In his speech in front of more than 1000 participants, Commissioner Piebalgs said the initiative will affect 80 million Europeans and will save around €8 billion in energy costs.
Denis Baupin, Deputy Mayor of Paris (Energie-Cités’ member city), said his city hoped to reduce emissions by 25 percent by 2020. The German city of Hamburg is even aiming for emissions reductions by 40 percent, as stated its Mayor Ole von Beust. Bob Parker, the mayor of Christchurch in New Zealand, Energie-Cités’ unique overseas member, congratulated his European counterparts to their ambitious commitment in a video message. At the same time, Buenos Aires and New York also backed this bottom-up movement.

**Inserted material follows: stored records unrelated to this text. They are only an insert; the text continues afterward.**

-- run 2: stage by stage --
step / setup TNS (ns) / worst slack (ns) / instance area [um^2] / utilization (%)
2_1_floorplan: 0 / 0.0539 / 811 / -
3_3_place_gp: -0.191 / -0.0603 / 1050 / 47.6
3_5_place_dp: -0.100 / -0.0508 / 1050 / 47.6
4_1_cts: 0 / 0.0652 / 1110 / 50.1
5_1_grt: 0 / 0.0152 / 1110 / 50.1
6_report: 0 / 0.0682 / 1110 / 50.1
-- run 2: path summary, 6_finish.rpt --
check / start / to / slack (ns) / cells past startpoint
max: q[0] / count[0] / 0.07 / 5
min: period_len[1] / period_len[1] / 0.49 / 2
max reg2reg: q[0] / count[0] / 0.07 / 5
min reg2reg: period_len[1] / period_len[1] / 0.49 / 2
===== src/rtl/mem_port_arbiter.sv =====
// Single-port memory arbiter shared by the fetch (IF) and memory-access (MA) stages.
// One access is outstanding at a time, MA has priority, and an in-flight fetch read can be flushed.
module mem_port_arbiter #(
    parameter int ADDR_W = 16,
    parameter int DATA_W = 16
) (
    input  logic              clk,
    input  logic              rst_n,
    input  logic              if_req,
    input  logic [ADDR_W-1:0] if_addr,
    input  logic              if_flush,
    output logic [DATA_W-1:0] if_rdata,
    output logic              if_valid,
    input  logic              ma_req,
    input  logic              ma_we,
    input  logic [ADDR_W-1:0] ma_addr,
    input  logic [DATA_W-1:0] ma_wdata,
    output logic [DATA_W-1:0] ma_rdata,
    output logic              ma_valid,
    output logic [ADDR_W-1:0] mem_addr,
    output logic [DATA_W-1:0] mem_wdata,
    output logic              mem_we,
    input  logic [DATA_W-1:0] mem_rdata,
    output logic              stall_if,
    output logic              stall_ma
);

    typedef enum logic [1:0] {S_IDLE, S_RD, S_RESP, S_WR} state_t;
    typedef enum logic {OWN_IF, OWN_MA} owner_t;

    state_t state, state_nxt;
    owner_t owner;
    logic   flush_pend;
    logic   grant_ma, grant_if, if_drop;

    // Grants are only issued from IDLE, so the RESP->IDLE edge that raises
    // valid can never re-issue a request that is still being held.
    assign grant_ma = (state == S_IDLE) && ma_req;
    assign grant_if = (state == S_IDLE) && !ma_req && if_req;
    assign if_drop  = (owner == OWN_IF) && (flush_pend || if_flush);

    always_ff @(posedge clk or negedge rst_n) begin
        if (!rst_n) state <= S_IDLE;
        else        state <= state_nxt;
    end

    always_comb begin
        // NOTE: default first, so every path assigns state_nxt and no latch is inferred.
        state_nxt = state;
        case (state)
            S_IDLE: begin
                if (grant_ma)      state_nxt = ma_we ? S_WR : S_RD;
                else if (grant_if) state_nxt = S_RD;
            end
            S_RD:    state_nxt = S_RESP;
            S_RESP:  state_nxt = S_IDLE;
            S_WR:    state_nxt = S_IDLE;
            default: state_nxt = S_IDLE;
        endcase
    end

    always_comb begin
        stall_if = if_req && !if_valid;
        stall_ma = ma_req && !ma_valid;
    end

    always_ff @(posedge clk or negedge rst_n) begin
        if (!rst_n) begin
            owner      <= OWN_IF;
            flush_pend <= 1'b0;
            mem_addr   <= '0;
            mem_wdata  <= '0;
            mem_we     <= 1'b0;
            if_rdata   <= '0;
            ma_rdata   <= '0;
            if_valid   <= 1'b0;
            ma_valid   <= 1'b0;
        end else begin
            // NOTE: non-blocking throughout; later assignments in this block override earlier ones.
            if_valid <= 1'b0;
            ma_valid <= 1'b0;

            if (grant_ma) begin
                owner    <= OWN_MA;
                mem_addr <= ma_addr;
                if (ma_we) begin
                    mem_wdata <= ma_wdata;
                    mem_we    <= 1'b1;
                end
            end else if (grant_if) begin
                owner    <= OWN_IF;
                mem_addr <= if_addr;
            end

            if ((state == S_RD || state == S_RESP) && owner == OWN_IF && if_flush)
                flush_pend <= 1'b1;

            if (state == S_RESP) begin
                flush_pend <= 1'b0;
                if (owner == OWN_MA) begin
                    ma_rdata <= mem_rdata;
                    ma_valid <= 1'b1;
                end else if (!if_drop) begin
                    if_rdata <= mem_rdata;
                    if_valid <= 1'b1;
                end
            end

            if (state == S_WR) begin
                mem_we   <= 1'b0;
                ma_valid <= 1'b1;
            end
        end
    end

endmodule
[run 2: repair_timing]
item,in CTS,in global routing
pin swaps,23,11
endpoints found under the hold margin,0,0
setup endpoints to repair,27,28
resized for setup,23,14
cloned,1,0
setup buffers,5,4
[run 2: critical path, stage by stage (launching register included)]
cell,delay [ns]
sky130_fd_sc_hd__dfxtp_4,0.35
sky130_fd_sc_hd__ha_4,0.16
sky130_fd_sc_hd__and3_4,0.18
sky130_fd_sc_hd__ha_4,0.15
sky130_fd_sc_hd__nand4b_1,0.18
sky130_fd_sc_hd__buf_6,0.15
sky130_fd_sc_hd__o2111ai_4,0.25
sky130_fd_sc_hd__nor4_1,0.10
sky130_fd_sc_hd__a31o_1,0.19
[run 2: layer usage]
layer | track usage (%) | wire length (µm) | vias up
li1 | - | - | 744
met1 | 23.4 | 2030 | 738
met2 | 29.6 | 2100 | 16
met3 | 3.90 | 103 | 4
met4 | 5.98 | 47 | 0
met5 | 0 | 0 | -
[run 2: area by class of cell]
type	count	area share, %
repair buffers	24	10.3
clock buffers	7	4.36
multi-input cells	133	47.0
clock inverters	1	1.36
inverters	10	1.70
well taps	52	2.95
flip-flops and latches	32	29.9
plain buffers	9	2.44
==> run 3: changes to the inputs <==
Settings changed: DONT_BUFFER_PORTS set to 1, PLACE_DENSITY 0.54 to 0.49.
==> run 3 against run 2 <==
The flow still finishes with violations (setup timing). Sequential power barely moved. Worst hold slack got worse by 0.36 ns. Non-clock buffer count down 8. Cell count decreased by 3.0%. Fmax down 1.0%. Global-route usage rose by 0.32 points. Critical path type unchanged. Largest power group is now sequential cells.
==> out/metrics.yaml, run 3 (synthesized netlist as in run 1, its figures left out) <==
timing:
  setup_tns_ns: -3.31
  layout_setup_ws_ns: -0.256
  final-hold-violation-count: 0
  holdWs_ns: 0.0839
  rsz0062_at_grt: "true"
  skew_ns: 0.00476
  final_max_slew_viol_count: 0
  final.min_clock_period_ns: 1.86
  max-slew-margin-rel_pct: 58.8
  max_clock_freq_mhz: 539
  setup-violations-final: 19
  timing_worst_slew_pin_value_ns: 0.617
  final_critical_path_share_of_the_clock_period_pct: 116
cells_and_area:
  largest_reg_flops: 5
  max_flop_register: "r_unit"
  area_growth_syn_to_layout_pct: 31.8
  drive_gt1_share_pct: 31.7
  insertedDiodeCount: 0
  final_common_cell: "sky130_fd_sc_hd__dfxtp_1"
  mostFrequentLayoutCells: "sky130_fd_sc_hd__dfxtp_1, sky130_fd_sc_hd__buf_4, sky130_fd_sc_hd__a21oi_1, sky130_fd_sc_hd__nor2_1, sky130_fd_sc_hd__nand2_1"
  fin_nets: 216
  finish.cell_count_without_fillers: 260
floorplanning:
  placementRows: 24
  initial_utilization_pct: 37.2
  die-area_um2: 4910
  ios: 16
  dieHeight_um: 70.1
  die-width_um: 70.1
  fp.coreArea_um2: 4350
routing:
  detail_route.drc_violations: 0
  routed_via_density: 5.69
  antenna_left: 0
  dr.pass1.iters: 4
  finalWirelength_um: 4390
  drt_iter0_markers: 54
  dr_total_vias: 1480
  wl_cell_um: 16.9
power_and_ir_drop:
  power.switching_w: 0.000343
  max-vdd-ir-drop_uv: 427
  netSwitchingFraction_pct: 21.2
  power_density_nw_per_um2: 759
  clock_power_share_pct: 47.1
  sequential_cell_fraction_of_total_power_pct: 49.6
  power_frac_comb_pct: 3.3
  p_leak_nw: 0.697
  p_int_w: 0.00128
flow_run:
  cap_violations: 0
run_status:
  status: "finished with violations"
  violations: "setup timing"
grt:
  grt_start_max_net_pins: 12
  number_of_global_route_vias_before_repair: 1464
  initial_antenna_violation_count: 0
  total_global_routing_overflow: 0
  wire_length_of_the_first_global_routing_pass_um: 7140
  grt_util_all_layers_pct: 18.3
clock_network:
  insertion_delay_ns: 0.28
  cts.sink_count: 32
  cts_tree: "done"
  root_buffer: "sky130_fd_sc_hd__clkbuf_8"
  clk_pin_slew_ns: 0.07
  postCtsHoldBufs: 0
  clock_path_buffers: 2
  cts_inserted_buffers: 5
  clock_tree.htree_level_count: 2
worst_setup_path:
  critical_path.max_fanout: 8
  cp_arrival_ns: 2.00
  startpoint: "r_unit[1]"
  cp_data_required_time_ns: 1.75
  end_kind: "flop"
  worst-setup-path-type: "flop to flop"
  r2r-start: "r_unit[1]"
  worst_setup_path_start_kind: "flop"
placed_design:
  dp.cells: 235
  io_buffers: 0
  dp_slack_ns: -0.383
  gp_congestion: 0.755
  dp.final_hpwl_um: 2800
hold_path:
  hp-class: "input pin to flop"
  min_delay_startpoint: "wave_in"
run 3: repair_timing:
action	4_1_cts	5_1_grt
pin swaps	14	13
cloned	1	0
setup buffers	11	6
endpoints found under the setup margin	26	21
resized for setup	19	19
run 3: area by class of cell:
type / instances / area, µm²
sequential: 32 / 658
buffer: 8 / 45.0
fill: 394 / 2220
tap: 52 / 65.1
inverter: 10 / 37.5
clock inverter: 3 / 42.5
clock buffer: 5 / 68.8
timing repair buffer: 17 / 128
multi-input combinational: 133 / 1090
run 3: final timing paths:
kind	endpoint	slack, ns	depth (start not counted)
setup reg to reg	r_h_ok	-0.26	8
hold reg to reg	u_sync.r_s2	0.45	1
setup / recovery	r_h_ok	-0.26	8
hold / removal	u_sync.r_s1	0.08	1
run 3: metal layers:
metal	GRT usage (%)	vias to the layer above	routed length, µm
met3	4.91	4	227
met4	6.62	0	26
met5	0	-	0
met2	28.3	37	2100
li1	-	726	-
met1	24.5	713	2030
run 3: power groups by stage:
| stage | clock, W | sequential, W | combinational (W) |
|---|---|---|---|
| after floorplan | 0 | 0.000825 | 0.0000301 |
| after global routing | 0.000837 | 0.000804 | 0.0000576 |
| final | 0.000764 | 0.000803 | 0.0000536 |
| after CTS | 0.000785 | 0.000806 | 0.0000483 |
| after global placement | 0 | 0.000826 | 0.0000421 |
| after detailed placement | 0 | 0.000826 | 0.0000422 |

During the ManagEnergy conference on Wednesday, Christopher Jones, Director for New and Renewable Sources of Energy at the Commission’s Directorate General TREN, expressed his enthusiasm for the initiative. For the Annual Covenant Conference in 2010 he expects a total of 1000 Mayors to have signed. Indeed, encouraging many more cities to join will be the task of the Covenant of Mayors office that was presented by Gérard Magnin and Kristina Dely from Energie-Cités during the conference. Gérard Magnin said he wanted to transform this actual “wave of cities into a tsunami of cities”. To establish and implement their own sustainable energy action plan, Covenant signatories will get assistance from the Covenant Office, ManagEnergy, the Joint Research Center as well as from national supporting structures.
As the leader of the Covenant of Mayors office, Energie-Cités will help local authorities in achieving their goals in the spirit of a statement by Bo Frank, Mayor of Växjö in Sweden on Tuesday: “What has to be said, has to be said and what has to be done, has to be done.”